«L’Agenda 125.0 doit motiver nos membres à se voir comme une partie de la solution»

Dans une interview, le président central de la SSE Gian-Luca Lardi explique pourquoi l’Agenda 125.0 établit un cap.

Quelle est l’idée derrière cet Agenda 125.0, qui a été soumis à l’approbation de l’Assemblée des délégués le 5 mai, et présenté lors de la Journée de la construction le lendemain ?

La Société Suisse des Entrepreneurs est l’une des plus grandes associations de Suisse. De plus, la branche de la construction a un rôle central à jouer dans les questions environnementales, notamment en matière de réduction des émissions de CO₂. Il est donc important pour nous de nous positionner en fixant une ligne claire. Nous voulons montrer que nous avons des solutions concrètes pour à la fois répondre aux besoins de la population, qui veut un cadre de vie agréable et des infrastructures modernes, et contribuer de manière significative à l’atteinte des objectifs climatiques de la Suisse.

 

Les trois grands thèmes déclinés dans l’Agenda 125.0 s’accompagnent de revendications politiques. N’est-ce pas un peu éloigné de la réalité quotidienne des entrepreneurs ?

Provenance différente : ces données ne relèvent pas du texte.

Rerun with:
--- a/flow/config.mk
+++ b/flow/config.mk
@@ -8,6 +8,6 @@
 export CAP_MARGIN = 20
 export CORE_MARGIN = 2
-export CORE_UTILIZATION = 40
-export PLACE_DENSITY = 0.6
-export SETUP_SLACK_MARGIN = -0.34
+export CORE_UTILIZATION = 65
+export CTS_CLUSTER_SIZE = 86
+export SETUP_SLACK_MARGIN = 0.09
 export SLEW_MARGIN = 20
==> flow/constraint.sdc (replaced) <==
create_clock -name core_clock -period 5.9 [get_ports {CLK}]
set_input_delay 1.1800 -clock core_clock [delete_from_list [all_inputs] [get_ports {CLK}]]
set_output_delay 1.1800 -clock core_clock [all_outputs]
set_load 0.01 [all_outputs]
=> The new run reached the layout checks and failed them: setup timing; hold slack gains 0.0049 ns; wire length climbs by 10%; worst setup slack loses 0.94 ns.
Design calc_didactic, start of the top module:
module calc_didactic(
        clk,
        rst,
        mem_addr,
        mem_we,
        mem_wdata,
        mem_rdata
    );
Size: about 2200 cells after synthesis, about 45 I/O pins, about 0.017 mm2 of cells after synthesis.
export LEC_CHECK = 0
export ABC_AREA = 1
export CAP_MARGIN = 20
export CORE_MARGIN = 2
export CORE_UTILIZATION = 72
export CTS_CLUSTER_DIAMETER = 205
export CTS_CLUSTER_SIZE = 25
export HOLD_SLACK_MARGIN = -0.09
export PLACE_DENSITY_LB_ADDON = 0.05
export SLEW_MARGIN = 20
export TNS_END_PERCENT = 5
create_clock -name core_clock -period 5.7 [get_ports {clk}]
run.sh (not shown) runs the stock make flow with config.mk's settings and CLKGATE_MAP_FILE=.
The first run finished but fails on setup timing.
**config.mk**
```make
export PLATFORM = sky130hd
export DESIGN_NAME = buffered_cl_builder
export DESIGN_NICKNAME = buffered_cl_builder
export VERILOG_FILES = /design/flow/design.v
export SDC_FILE = /design/flow/constraint.sdc
export NUM_CORES = 4
export LEC_CHECK = 0
export CAP_MARGIN = 20
export CORE_MARGIN = 2
export CORE_UTILIZATION = 50
export SETUP_SLACK_MARGIN = 1.21
export SLEW_MARGIN = 20
export SYNTH_MEMORY_MAX_BITS = 8192
```
**constraint.sdc**
```tcl
create_clock -name core_clock -period 5.38 [get_ports {clk}]
set_input_delay 1.0760 -clock core_clock [delete_from_list [all_inputs] [get_ports {clk}]]
set_output_delay 1.0760 -clock core_clock [all_outputs]
set_load 0.01 [all_outputs]
```
**design.v**
```verilog
module cl_builder
#(
    parameter DATA_WIDTH = 32,
    parameter DATA_PER_CL = 16,
    parameter CL_WIDTH = 512,
    parameter EVICTION_POLICY = "ALL_ZEROS"  
)
(
    input logic clk,
    input logic reset,
    input logic evict,
    input logic data_wr,
    input logic [DATA_WIDTH - 1 : 0 ] data_in,
    output logic out_cl_valid,
    output logic [CL_WIDTH - 1 : 0 ] out_cl
);
    logic                       build_data_valid    [DATA_PER_CL];
    logic [DATA_WIDTH - 1 : 0 ] build_cl            [DATA_PER_CL];
    logic [DATA_PER_CL - 1 : 0][DATA_WIDTH - 1 : 0 ] out_cl_elements;
    logic build_cl_full;
    assign build_cl_full = build_data_valid[DATA_PER_CL-1];
    assign out_cl = out_cl_elements;
    always_ff @(posedge clk) begin
        out_cl_valid <= build_cl_full || evict;
        if (data_wr) begin
            build_cl[0]         <= data_in;
            build_data_valid[0] <= 1;
        end
        else if (build_cl_full || evict || reset) begin
            build_data_valid[0] <= 0;
        end
        for (int i = 1; i < DATA_PER_CL; i++) begin
            if (build_cl_full || evict || reset) begin
                build_data_valid[i] <= 0;
            end
            else if (data_wr) begin
                build_data_valid[i] <= build_data_valid[i-1];
            end
            if (data_wr) begin
                build_cl[i] <= build_cl[i-1];
            end
        end
        for (int i = 0; i < DATA_PER_CL; i++) begin
            if (build_data_valid[i]) begin
                out_cl_elements[i] <= build_cl[i];
            end
            else begin
                if (EVICTION_POLICY == "ALL_ZEROS") begin
                    out_cl_elements[i] <= '0;
                end
                else if (EVICTION_POLICY == "ALL_ONES") begin
                    out_cl_elements[i] <= '1;
                end
            end
        end
    end
endmodule
module cl_fifo
#(
    parameter DATA_WIDTH = 512,
    parameter DEPTH = 8,
    parameter COUNT_WIDTH = 3,
    parameter ALM_FULL_DIFF = 4
)
(
    input  logic                      clock,
    input  logic                      sclr,
    input  logic                      wrreq,
    input  logic                      rdreq,
    input  logic [DATA_WIDTH - 1 : 0] data,
    output logic                      empty,
    output logic                      full,
    output logic                      almost_full,
    output logic [DATA_WIDTH - 1 : 0] q
);
    localparam ALM_FULL_VALUE = DEPTH - ALM_FULL_DIFF;
    logic [DATA_WIDTH - 1 : 0] mem [DEPTH];
    logic [COUNT_WIDTH - 1 : 0] wr_ptr;
    logic [COUNT_WIDTH - 1 : 0] rd_ptr;
    logic [COUNT_WIDTH : 0]     count;
    logic do_wr;
    logic do_rd;
    assign empty       = (count == 0);
    assign full        = (count == DEPTH);
    assign almost_full = (count >= ALM_FULL_VALUE);
    assign q           = mem[rd_ptr];
    assign do_wr = wrreq && !full;
    assign do_rd = rdreq && !empty;
    always_ff @(posedge clock) begin
        if (do_wr) begin
            mem[wr_ptr] <= data;
        end
    end
    always_ff @(posedge clock) begin
        if (sclr) begin
            wr_ptr <= '0;
            rd_ptr <= '0;
            count  <= '0;
        end
        else begin
            if (do_wr) begin
                wr_ptr <= (wr_ptr == DEPTH - 1) ? '0 : wr_ptr + 1'b1;
            end
            if (do_rd) begin
                rd_ptr <= (rd_ptr == DEPTH - 1) ? '0 : rd_ptr + 1'b1;
            end
            count <= count + do_wr - do_rd;
        end
    end
endmodule
module buffered_cl_builder
#(
    parameter DATA_WIDTH = 32,
    parameter DATA_PER_CL = 16,
    parameter CL_WIDTH = 512,
    parameter EVICTION_POLICY = "ALL_ZEROS",  
    parameter BUFFER_DEPTH = 8,  
    parameter ALM_FULL_DIFF = 4  
)
(
    input logic clk,
    input logic reset,
    input logic evict,
    input logic data_wr,
    input logic [DATA_WIDTH - 1 : 0 ] data_in,
    input logic cl_rd,
    output logic alm_full,
    output logic out_cl_valid,
    output logic [CL_WIDTH - 1 : 0 ] out_cl
);
    logic clb_out_cl_valid;
    logic [CL_WIDTH - 1 : 0 ] clb_out_cl;
    logic                      fifo_wr_en;
    logic [CL_WIDTH - 1 : 0 ]  fifo_data_in;
    logic                      fifo_empty;
    logic                      fifo_full;
    logic                      fifo_alm_full;
    logic [CL_WIDTH - 1 : 0 ]  fifo_data_out;
    assign out_cl_valid = ~fifo_empty;
    assign out_cl       = fifo_data_out;
    assign alm_full     = fifo_alm_full;
    always_ff @(posedge clk) begin
        fifo_wr_en   <= clb_out_cl_valid;
        fifo_data_in <= clb_out_cl;
    end
    cl_builder #(
        .DATA_WIDTH(DATA_WIDTH),
        .DATA_PER_CL(DATA_PER_CL),
        .CL_WIDTH(CL_WIDTH),
        .EVICTION_POLICY(EVICTION_POLICY)
    ) cl_builder_internal_mod (
        .clk(clk),
        .reset(reset),
        .evict(evict),
        .data_wr(data_wr),
        .data_in(data_in),
        .out_cl_valid(clb_out_cl_valid),
        .out_cl(clb_out_cl)
    );
    cl_fifo #(
        .DATA_WIDTH(CL_WIDTH),
        .DEPTH(BUFFER_DEPTH),
        .COUNT_WIDTH($clog2(BUFFER_DEPTH)),
        .ALM_FULL_DIFF(ALM_FULL_DIFF)
    ) buffer_fifo_mod (
        .clock(clk),
        .sclr(reset),
        .wrreq(fifo_wr_en),
        .rdreq(cl_rd),
        .data(fifo_data_in),
        .empty(fifo_empty),
        .full(fifo_full),
        .almost_full(fifo_alm_full),
        .q(fifo_data_out)
    );
endmodule
```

Pour pouvoir mettre en œuvre les solutions pragmatiques que nous proposons, un certain nombre de conditions-cadres doivent être réunies. Nous en avons esquissé les contours dans l’Agenda 125. Mais celui-ci va bien au-delà des seules revendications politiques. Pour nous, il doit avant tout être une source d’inspiration pour nos membres et les motiver à se voir comme une partie de la solution, et pas uniquement comme spectateurs.

 

Concrètement, comment les entrepreneurs peuvent-ils devenir acteurs ?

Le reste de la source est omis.